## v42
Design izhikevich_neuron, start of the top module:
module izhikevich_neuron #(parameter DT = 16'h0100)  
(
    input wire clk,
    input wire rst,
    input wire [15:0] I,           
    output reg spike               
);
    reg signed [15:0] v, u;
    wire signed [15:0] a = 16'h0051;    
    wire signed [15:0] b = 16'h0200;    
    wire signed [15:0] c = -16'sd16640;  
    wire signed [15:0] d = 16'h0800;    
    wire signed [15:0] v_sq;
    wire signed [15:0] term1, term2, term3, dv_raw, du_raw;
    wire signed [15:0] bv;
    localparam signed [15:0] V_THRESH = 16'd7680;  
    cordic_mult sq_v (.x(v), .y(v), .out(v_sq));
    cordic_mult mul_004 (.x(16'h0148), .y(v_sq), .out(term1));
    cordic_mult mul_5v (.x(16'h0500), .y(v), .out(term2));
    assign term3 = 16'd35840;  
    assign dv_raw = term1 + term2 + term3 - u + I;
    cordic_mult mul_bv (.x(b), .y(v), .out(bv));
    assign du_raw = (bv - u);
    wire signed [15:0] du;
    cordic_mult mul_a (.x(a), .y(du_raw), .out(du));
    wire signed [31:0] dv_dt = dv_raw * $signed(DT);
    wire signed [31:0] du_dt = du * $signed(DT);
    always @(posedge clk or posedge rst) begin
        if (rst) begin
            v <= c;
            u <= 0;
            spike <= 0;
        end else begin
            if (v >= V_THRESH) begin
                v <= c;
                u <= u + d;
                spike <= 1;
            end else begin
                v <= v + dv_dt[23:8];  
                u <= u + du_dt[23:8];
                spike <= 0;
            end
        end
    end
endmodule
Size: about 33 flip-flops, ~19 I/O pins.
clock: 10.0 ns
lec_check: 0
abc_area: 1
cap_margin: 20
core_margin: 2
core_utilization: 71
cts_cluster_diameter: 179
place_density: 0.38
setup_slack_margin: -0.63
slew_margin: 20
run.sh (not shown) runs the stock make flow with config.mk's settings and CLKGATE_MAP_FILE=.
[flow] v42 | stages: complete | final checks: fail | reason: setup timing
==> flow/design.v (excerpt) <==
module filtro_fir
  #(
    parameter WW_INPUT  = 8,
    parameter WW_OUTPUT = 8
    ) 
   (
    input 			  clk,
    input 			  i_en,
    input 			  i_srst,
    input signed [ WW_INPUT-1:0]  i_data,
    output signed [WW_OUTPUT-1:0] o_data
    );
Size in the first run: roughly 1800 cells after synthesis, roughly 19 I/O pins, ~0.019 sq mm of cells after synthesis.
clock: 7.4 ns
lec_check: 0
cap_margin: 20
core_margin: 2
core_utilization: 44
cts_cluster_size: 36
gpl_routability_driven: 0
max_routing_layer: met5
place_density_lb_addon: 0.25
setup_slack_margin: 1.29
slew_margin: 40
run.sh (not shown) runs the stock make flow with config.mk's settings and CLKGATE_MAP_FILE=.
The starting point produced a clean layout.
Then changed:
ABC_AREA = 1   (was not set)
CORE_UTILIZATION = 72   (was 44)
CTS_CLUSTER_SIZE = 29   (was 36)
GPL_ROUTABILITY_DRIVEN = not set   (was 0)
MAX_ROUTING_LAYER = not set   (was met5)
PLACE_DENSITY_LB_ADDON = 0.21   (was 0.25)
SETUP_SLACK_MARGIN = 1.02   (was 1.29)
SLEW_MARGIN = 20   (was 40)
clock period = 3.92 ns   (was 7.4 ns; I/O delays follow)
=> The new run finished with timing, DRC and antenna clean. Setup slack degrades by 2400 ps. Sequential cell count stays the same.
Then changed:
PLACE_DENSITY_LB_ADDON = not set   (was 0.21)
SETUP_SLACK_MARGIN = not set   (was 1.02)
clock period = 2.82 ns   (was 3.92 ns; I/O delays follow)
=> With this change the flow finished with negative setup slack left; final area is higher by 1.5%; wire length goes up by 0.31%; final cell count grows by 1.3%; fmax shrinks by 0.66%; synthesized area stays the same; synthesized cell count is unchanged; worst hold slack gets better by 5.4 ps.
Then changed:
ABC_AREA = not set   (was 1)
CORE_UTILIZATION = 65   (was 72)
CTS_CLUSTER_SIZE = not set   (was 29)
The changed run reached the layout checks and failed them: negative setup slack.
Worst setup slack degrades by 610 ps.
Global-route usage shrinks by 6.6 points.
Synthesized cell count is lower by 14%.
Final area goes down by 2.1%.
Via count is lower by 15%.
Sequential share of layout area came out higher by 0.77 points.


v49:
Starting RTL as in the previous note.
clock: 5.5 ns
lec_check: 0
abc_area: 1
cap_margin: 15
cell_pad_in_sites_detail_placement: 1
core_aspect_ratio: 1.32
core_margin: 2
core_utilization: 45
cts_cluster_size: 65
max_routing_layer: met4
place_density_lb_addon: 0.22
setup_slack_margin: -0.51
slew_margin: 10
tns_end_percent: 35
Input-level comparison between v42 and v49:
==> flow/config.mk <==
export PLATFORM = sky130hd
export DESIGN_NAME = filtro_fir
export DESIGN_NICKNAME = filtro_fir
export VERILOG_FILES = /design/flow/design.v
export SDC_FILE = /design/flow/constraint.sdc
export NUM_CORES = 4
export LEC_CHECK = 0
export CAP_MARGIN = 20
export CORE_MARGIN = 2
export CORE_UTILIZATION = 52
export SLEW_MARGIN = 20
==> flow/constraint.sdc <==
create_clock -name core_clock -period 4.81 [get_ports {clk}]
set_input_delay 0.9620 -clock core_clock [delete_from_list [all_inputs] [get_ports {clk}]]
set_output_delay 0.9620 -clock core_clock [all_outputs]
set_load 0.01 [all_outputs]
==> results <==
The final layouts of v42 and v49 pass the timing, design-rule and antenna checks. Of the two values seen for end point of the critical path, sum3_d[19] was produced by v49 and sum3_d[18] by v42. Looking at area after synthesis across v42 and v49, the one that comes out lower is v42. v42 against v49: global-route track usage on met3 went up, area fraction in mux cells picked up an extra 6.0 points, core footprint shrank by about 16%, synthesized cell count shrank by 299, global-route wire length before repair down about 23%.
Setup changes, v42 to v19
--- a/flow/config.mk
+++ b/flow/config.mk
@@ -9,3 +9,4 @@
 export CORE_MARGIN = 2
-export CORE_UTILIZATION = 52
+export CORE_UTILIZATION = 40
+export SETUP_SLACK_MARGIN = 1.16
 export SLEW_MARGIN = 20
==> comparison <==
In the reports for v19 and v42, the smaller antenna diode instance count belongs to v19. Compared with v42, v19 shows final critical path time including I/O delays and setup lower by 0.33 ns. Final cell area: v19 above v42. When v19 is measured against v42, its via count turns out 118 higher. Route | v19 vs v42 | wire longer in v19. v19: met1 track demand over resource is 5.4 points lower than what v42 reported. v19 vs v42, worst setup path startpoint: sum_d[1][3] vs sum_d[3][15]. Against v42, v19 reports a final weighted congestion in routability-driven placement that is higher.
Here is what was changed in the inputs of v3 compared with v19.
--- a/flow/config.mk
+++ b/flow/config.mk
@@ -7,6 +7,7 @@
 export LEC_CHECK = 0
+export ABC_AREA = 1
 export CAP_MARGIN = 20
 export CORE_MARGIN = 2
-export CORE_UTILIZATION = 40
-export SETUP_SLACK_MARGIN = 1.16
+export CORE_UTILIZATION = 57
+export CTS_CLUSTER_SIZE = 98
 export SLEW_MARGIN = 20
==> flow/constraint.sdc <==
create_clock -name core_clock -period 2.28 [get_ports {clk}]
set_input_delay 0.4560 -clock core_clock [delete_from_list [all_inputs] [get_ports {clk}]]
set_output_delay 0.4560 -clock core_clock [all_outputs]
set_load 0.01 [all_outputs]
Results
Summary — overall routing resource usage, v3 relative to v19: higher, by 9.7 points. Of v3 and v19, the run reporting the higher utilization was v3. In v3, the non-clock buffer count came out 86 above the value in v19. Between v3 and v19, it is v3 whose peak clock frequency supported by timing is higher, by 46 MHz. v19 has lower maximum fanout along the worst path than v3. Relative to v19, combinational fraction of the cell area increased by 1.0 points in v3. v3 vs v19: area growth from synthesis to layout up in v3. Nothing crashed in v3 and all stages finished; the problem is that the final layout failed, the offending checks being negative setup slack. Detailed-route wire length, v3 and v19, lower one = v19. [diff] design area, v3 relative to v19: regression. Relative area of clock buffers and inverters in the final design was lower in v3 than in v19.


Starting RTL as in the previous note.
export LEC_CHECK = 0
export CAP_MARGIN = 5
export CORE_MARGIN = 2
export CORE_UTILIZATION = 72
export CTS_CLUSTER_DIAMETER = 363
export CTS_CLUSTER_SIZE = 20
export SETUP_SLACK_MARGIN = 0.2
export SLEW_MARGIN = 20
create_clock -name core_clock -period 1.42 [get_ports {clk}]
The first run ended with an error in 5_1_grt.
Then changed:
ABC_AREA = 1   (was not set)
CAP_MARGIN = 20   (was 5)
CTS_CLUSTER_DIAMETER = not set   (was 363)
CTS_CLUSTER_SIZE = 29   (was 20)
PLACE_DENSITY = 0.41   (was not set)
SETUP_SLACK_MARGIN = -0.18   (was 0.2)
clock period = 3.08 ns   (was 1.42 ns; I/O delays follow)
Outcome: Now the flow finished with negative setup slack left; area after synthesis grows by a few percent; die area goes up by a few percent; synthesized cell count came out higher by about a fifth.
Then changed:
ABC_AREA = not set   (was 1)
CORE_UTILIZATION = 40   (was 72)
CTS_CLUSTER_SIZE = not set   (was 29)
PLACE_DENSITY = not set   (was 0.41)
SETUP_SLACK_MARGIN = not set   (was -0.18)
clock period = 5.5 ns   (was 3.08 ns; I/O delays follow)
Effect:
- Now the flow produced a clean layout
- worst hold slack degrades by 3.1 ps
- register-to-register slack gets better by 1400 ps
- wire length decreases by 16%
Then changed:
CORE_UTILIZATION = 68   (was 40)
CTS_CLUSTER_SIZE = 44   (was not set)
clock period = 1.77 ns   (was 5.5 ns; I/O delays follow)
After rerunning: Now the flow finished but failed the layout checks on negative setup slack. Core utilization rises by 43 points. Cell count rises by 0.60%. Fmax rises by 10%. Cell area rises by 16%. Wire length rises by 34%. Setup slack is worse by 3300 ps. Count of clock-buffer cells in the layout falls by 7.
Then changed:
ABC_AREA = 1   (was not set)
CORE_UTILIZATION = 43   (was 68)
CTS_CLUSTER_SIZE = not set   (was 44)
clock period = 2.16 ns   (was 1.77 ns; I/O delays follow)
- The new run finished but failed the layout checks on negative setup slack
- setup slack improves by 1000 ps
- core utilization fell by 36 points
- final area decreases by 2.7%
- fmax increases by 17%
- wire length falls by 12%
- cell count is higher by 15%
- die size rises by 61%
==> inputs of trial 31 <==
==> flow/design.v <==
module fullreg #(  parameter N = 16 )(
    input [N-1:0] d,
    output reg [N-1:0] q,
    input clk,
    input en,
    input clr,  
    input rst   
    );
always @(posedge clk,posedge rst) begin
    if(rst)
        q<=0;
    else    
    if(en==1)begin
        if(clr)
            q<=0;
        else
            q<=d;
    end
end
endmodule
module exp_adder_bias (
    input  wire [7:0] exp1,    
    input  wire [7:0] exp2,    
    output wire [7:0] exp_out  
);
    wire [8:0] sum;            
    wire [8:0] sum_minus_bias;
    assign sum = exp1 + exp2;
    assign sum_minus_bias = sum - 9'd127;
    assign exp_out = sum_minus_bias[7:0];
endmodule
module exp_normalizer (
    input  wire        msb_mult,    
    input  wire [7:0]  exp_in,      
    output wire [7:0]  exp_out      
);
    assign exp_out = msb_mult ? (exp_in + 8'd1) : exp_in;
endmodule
:::::
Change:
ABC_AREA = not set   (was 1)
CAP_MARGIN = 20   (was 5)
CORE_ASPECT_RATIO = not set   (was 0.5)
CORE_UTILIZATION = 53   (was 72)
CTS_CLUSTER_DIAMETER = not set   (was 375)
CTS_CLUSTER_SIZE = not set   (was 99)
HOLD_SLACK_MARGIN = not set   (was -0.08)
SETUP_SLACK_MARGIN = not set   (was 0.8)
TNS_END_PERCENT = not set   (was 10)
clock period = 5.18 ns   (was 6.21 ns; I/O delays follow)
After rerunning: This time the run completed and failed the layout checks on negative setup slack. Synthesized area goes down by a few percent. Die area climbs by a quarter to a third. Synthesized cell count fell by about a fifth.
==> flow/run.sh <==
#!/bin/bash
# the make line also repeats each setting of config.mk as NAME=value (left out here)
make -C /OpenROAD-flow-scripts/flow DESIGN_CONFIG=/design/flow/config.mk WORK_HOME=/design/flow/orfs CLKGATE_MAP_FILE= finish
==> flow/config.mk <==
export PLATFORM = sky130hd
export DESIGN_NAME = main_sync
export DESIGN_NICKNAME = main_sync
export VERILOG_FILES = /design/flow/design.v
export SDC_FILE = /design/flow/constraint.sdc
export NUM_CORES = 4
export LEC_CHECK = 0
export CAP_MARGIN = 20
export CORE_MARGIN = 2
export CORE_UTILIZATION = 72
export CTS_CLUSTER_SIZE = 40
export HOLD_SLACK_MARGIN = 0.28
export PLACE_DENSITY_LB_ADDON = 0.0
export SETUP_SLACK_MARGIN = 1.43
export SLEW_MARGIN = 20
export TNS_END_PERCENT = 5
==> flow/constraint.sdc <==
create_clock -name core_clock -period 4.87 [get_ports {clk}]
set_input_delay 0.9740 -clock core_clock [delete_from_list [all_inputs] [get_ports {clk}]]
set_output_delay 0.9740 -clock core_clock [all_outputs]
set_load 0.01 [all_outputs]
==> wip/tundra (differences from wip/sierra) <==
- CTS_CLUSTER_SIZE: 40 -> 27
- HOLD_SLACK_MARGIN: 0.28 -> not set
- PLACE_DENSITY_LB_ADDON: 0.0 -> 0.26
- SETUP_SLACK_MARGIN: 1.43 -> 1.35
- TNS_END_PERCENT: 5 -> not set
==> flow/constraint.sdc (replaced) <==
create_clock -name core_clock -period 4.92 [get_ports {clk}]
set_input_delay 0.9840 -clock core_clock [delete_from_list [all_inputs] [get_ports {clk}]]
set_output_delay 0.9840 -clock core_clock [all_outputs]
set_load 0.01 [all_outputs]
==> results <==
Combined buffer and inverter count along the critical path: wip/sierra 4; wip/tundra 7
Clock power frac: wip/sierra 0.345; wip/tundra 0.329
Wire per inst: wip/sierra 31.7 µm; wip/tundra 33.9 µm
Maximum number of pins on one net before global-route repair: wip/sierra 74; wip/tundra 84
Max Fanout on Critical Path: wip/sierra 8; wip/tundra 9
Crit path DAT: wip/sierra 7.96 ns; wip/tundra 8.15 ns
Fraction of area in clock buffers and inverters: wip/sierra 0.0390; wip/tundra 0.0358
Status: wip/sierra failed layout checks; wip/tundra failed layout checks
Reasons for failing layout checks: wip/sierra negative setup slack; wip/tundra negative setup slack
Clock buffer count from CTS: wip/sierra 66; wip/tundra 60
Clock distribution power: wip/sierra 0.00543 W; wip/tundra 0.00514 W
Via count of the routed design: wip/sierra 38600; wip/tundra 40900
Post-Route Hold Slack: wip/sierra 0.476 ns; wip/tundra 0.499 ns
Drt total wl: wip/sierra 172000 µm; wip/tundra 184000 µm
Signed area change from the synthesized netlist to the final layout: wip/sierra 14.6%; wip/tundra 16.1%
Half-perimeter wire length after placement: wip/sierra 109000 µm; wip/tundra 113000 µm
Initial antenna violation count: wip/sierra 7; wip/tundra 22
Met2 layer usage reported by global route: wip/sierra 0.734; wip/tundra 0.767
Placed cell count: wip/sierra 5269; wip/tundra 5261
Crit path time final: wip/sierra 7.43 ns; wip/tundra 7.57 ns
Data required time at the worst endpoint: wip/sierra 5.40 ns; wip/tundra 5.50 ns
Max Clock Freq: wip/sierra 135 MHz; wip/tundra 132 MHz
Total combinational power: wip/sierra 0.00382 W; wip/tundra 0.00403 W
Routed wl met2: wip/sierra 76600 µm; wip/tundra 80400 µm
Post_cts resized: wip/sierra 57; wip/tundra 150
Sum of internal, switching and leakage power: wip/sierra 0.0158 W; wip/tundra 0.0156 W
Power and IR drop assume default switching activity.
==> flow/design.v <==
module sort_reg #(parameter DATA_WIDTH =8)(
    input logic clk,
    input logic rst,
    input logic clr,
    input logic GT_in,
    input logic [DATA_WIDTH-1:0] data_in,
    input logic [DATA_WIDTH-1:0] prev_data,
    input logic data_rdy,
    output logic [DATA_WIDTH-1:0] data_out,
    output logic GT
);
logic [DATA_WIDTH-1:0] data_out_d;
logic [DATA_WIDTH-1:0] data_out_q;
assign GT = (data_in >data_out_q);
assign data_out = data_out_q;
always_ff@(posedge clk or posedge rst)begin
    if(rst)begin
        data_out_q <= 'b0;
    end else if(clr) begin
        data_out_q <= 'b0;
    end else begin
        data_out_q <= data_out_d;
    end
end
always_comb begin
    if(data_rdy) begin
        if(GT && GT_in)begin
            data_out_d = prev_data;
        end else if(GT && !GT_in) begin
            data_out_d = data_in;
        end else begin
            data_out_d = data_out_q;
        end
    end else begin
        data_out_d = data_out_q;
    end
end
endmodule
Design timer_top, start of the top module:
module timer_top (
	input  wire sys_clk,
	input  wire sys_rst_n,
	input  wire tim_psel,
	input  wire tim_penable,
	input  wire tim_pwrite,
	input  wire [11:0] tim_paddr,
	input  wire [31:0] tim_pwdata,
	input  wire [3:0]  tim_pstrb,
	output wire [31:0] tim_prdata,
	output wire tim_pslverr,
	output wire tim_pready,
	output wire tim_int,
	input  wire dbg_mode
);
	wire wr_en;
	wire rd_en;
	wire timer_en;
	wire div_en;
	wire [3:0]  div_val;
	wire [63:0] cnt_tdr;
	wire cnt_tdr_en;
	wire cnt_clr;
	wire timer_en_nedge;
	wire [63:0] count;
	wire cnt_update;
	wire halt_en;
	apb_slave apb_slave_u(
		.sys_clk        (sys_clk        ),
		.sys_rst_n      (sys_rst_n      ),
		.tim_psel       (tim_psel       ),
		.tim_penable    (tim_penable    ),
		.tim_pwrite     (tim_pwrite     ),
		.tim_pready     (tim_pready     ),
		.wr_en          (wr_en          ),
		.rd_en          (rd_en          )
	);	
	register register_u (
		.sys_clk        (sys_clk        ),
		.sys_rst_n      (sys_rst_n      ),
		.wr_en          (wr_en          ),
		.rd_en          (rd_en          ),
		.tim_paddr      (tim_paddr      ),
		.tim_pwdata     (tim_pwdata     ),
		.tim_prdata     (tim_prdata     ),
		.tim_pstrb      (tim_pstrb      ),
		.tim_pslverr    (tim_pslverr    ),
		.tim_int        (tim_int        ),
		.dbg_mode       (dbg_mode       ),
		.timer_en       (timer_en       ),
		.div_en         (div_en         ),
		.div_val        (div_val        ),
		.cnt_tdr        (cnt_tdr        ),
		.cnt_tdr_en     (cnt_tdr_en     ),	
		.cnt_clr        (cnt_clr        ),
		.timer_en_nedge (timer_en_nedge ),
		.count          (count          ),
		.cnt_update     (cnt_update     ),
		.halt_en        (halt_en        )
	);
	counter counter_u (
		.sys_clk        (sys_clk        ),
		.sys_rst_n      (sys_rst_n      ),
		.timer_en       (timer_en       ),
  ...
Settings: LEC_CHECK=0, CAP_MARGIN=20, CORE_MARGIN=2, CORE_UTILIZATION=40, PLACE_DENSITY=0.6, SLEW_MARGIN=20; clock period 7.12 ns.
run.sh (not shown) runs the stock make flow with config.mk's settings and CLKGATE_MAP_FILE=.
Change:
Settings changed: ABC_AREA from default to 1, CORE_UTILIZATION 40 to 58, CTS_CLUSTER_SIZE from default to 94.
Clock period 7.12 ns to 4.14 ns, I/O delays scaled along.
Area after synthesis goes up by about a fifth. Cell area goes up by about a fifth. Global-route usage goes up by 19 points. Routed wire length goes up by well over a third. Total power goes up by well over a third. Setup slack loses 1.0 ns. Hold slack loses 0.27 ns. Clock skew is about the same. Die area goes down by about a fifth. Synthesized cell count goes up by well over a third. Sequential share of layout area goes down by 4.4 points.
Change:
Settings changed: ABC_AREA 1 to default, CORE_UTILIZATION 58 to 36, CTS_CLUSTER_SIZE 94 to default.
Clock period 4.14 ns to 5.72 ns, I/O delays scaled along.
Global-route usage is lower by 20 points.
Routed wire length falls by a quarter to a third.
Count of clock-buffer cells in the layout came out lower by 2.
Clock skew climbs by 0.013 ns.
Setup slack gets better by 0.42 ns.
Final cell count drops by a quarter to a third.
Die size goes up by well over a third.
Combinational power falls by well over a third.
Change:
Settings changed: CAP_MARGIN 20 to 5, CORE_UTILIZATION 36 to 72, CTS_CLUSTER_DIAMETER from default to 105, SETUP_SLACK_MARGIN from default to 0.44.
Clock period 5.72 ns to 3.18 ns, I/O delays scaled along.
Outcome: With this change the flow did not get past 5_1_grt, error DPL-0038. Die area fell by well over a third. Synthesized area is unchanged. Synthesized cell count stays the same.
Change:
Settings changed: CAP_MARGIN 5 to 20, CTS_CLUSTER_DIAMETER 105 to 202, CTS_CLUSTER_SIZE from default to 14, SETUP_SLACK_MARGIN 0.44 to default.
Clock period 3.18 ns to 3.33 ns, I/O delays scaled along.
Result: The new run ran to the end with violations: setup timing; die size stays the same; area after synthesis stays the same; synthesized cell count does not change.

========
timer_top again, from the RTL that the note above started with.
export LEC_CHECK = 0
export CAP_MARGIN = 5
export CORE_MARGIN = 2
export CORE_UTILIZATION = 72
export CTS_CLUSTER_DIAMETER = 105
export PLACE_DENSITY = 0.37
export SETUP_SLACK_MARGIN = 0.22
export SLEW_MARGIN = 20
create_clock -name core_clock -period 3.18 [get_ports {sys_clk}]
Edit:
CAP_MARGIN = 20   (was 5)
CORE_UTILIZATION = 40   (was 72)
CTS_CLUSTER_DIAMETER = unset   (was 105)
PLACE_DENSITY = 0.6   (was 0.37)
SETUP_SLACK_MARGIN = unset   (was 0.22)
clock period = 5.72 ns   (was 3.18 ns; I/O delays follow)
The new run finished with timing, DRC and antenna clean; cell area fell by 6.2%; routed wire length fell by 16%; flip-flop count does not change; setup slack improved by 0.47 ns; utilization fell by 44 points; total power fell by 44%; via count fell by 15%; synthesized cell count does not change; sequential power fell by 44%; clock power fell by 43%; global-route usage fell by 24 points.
:::::
▶ Exercise instructions
In the entries above, find the line with "Clock distribution power: wip/sierra" and the line with "Crit path time", then set down exactly those two and every line between them, nothing else.

▶ Task result
Clock distribution power: wip/sierra 0.00543 W; wip/tundra 0.00514 W
Via count of the routed design: wip/sierra 38600; wip/tundra 40900
Post-Route Hold Slack: wip/sierra 0.476 ns; wip/tundra 0.499 ns
Drt total wl: wip/sierra 172000 µm; wip/tundra 184000 µm
Signed area change from the synthesized netlist to the final layout: wip/sierra 14.6%; wip/tundra 16.1%
Half-perimeter wire length after placement: wip/sierra 109000 µm; wip/tundra 113000 µm
Initial antenna violation count: wip/sierra 7; wip/tundra 22
Met2 layer usage reported by global route: wip/sierra 0.734; wip/tundra 0.767
Placed cell count: wip/sierra 5269; wip/tundra 5261
Crit path time final: wip/sierra 7.43 ns; wip/tundra 7.57 ns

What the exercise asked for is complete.